A radio telescope is the tool of choice for such listening experiments because it's designed to detect longer-wavelength energy that optical telescopes can't see. In radio astronomy, a giant dish is pointed to a nearby, sunlike star and tuned to the microwave region of the electromagnetic spectrum. The microwave frequency band, between 1,000 megahertz and 3,000 megahertz (MHz), is ideal because it's less contaminated with unwanted noise. It also contains an emission line -- 1,420 MHz -- that astronomers can hear as a persistent hiss across the galaxy. This narrow line corresponds to energy transformations taking place in neutral hydrogen. As a primordial element of the universe, hydrogen should be known to all intergalactic civilizations, making it an ideal marker. Several teams from around the world have been systematically listening to stars across the Milky Way and adjacent galaxies since 1960.
Despite their collective efforts, no SETI search has received a confirmed, extraterrestrial signal. Our telescopes have picked up a few unexplained and intriguing signals, such as the so-called "Wow" signal detected by researchers at Ohio State University in 1977, but no transmission has been repeated in such a way that it provides indisputable evidence of extraterrestrial life. All of which brings us back to the Fermi Paradox: If thousands of civilizations in the Milky Way galaxy, why haven't we detected them?
Since Drake and Sagan made their estimates, astronomers have become more conservative. Paul Horowitz, who boldly guaranteed the existence of extraterrestrial life, has generated more modest results from the Drake Equation, finding that N may be closer to 1,000 civilizations [source: Crawford]. But even that figure may be too large.
In 2002, Skeptic magazine publisher Michael Shermer argued that astronomers weren't being critical enough in their evaluation of L, the length of time a civilization remains detectable. Looking at 60 civilizations that have existed on Earth since the dawn of humanity, Shermer came up with a value for L that ranged from 304.5 years to 420.6 years. If you plug these numbers into the Drake Equation, you find that N equals 2.44 and 3.36, respectively. Tweak the numbers some more, and you can easily get N to fall to one or even lower. Suddenly, the odds of hearing from an extraterrestrial life form are considerably lower.
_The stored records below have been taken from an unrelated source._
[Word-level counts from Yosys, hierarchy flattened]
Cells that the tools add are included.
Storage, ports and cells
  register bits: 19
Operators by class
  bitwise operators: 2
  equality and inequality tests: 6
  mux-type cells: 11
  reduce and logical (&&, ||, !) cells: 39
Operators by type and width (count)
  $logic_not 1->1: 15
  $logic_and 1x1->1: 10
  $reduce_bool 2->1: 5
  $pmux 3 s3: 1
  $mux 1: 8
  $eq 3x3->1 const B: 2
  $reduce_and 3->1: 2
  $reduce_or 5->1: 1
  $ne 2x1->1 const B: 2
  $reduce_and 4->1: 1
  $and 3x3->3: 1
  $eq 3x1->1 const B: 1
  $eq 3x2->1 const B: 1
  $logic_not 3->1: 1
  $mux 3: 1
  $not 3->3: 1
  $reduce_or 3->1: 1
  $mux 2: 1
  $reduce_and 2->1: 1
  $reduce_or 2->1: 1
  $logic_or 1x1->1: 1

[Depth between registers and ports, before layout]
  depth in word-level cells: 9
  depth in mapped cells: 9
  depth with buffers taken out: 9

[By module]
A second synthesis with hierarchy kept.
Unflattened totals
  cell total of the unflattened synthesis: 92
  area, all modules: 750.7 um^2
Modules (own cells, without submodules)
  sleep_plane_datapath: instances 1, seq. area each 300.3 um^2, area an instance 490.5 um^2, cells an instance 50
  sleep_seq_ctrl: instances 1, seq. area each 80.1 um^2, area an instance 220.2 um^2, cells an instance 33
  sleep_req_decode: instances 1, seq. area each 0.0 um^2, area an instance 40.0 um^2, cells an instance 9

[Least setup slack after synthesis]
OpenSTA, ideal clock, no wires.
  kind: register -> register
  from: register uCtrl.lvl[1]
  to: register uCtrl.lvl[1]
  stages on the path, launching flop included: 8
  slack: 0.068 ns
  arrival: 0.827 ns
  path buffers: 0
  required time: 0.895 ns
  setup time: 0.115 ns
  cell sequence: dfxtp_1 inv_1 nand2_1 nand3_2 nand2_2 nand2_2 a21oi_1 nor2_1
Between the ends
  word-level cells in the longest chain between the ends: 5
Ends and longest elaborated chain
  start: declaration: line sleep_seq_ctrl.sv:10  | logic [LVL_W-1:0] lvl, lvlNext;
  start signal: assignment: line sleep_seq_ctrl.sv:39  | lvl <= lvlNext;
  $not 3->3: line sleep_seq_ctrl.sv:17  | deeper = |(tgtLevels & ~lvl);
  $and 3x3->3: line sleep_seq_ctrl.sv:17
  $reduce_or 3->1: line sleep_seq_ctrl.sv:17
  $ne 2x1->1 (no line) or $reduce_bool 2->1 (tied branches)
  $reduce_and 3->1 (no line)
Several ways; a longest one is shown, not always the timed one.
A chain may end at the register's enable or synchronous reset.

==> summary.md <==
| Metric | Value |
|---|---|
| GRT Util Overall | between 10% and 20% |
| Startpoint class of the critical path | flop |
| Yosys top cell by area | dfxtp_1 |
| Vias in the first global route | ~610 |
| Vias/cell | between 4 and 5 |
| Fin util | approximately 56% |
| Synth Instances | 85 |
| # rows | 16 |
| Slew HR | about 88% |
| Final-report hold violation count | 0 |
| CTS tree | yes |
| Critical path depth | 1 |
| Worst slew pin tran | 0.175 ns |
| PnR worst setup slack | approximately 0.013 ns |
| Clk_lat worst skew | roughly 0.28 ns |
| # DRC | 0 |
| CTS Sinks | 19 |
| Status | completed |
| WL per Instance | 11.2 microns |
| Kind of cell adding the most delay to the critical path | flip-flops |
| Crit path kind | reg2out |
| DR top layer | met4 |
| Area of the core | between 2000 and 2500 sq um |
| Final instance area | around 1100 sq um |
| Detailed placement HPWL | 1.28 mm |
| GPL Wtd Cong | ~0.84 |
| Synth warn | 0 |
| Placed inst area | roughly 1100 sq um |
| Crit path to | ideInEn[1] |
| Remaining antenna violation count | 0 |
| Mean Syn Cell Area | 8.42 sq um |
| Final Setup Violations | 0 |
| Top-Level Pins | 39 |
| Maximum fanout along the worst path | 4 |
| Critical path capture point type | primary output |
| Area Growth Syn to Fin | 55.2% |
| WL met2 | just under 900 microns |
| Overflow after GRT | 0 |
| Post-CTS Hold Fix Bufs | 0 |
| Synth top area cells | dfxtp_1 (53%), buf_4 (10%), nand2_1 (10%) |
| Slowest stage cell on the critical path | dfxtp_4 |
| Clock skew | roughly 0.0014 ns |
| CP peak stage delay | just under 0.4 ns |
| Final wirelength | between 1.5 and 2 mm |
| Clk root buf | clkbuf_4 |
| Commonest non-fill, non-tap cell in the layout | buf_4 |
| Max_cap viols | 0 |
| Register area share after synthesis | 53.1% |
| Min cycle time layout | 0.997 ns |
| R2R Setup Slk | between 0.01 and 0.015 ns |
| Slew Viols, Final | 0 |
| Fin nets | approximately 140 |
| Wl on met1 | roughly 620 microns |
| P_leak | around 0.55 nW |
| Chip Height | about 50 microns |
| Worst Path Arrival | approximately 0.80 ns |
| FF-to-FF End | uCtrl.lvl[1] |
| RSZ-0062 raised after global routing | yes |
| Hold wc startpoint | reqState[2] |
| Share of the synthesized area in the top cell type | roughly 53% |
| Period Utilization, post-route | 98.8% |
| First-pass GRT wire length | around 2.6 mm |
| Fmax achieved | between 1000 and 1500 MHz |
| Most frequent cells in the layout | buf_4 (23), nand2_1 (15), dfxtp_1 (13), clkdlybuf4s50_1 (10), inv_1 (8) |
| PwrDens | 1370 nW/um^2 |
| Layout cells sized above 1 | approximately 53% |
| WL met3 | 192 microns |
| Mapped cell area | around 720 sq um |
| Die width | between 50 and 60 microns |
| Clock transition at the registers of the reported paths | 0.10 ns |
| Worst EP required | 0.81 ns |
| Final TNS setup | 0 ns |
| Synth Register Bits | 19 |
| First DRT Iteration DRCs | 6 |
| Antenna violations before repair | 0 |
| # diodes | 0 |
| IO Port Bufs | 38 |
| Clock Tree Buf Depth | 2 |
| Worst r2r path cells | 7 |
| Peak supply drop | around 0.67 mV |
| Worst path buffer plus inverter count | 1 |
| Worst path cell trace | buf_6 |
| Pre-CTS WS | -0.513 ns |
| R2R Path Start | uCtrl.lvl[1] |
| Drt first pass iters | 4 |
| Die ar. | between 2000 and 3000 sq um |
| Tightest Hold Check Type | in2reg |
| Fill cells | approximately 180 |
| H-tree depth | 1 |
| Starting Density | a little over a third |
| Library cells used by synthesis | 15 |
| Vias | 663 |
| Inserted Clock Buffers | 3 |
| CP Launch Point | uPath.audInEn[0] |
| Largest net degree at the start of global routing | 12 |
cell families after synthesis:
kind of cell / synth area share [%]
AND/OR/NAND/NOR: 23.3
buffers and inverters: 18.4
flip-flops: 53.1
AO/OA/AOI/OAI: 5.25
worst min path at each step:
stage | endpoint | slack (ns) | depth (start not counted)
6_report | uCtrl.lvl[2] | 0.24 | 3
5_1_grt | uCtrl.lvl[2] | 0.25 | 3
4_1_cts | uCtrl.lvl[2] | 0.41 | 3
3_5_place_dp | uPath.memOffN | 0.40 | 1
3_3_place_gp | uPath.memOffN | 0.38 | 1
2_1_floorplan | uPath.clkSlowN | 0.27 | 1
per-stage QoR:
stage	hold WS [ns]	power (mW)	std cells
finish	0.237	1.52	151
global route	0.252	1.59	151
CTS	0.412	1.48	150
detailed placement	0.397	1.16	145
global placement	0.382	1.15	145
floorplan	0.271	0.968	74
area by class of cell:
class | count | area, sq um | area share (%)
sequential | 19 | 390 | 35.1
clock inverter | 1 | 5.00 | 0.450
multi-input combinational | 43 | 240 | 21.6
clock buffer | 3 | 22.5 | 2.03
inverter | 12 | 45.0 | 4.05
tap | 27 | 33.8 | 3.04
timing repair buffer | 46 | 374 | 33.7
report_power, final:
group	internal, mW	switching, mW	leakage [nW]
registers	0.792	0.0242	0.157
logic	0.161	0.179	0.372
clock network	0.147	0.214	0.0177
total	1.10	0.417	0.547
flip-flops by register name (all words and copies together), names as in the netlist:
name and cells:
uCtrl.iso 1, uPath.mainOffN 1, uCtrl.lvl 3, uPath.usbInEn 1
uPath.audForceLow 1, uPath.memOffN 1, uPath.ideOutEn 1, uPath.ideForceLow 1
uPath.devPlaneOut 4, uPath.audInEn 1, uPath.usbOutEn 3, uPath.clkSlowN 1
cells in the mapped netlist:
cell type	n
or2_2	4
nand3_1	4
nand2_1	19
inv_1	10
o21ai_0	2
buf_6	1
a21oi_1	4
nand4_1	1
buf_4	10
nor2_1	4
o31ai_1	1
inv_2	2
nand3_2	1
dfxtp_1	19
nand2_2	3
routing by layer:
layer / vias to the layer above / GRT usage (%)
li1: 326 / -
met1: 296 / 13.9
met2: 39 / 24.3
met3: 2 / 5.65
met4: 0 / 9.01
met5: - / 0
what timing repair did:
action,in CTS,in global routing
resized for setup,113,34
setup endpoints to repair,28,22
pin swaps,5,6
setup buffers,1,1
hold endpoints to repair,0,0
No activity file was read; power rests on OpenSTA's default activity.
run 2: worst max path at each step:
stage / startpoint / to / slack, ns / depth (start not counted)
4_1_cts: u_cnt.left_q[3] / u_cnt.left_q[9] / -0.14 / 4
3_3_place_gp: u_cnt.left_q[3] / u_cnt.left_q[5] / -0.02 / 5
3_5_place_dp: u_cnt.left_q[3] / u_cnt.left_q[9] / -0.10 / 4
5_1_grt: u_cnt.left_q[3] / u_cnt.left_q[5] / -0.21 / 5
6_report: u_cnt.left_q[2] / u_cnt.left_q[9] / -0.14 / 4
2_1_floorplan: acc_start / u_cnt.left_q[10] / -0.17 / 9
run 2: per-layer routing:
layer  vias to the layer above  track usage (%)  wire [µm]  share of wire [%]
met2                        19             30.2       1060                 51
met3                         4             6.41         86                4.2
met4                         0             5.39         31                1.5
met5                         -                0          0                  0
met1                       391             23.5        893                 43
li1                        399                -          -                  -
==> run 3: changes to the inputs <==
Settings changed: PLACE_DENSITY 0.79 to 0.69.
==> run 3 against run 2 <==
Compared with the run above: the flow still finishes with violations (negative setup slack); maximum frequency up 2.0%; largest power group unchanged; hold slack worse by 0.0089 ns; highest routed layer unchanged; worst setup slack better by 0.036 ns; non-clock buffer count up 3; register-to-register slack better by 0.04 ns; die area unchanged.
Even the most enthusiastic SETI supporters are troubled by the lack of results produced by more than 40 years of "listening" to the cosmic airwaves. And yet most of that search has been confined to our home galaxy. Even if there are only three or four civilizations per galaxy, there are billions and billions of galaxies. This tilts the odds again in favor of finding extraterrestrial life, which is why many SETI astronomers take the same approach to their work as lottery players: You can't win if you don't play.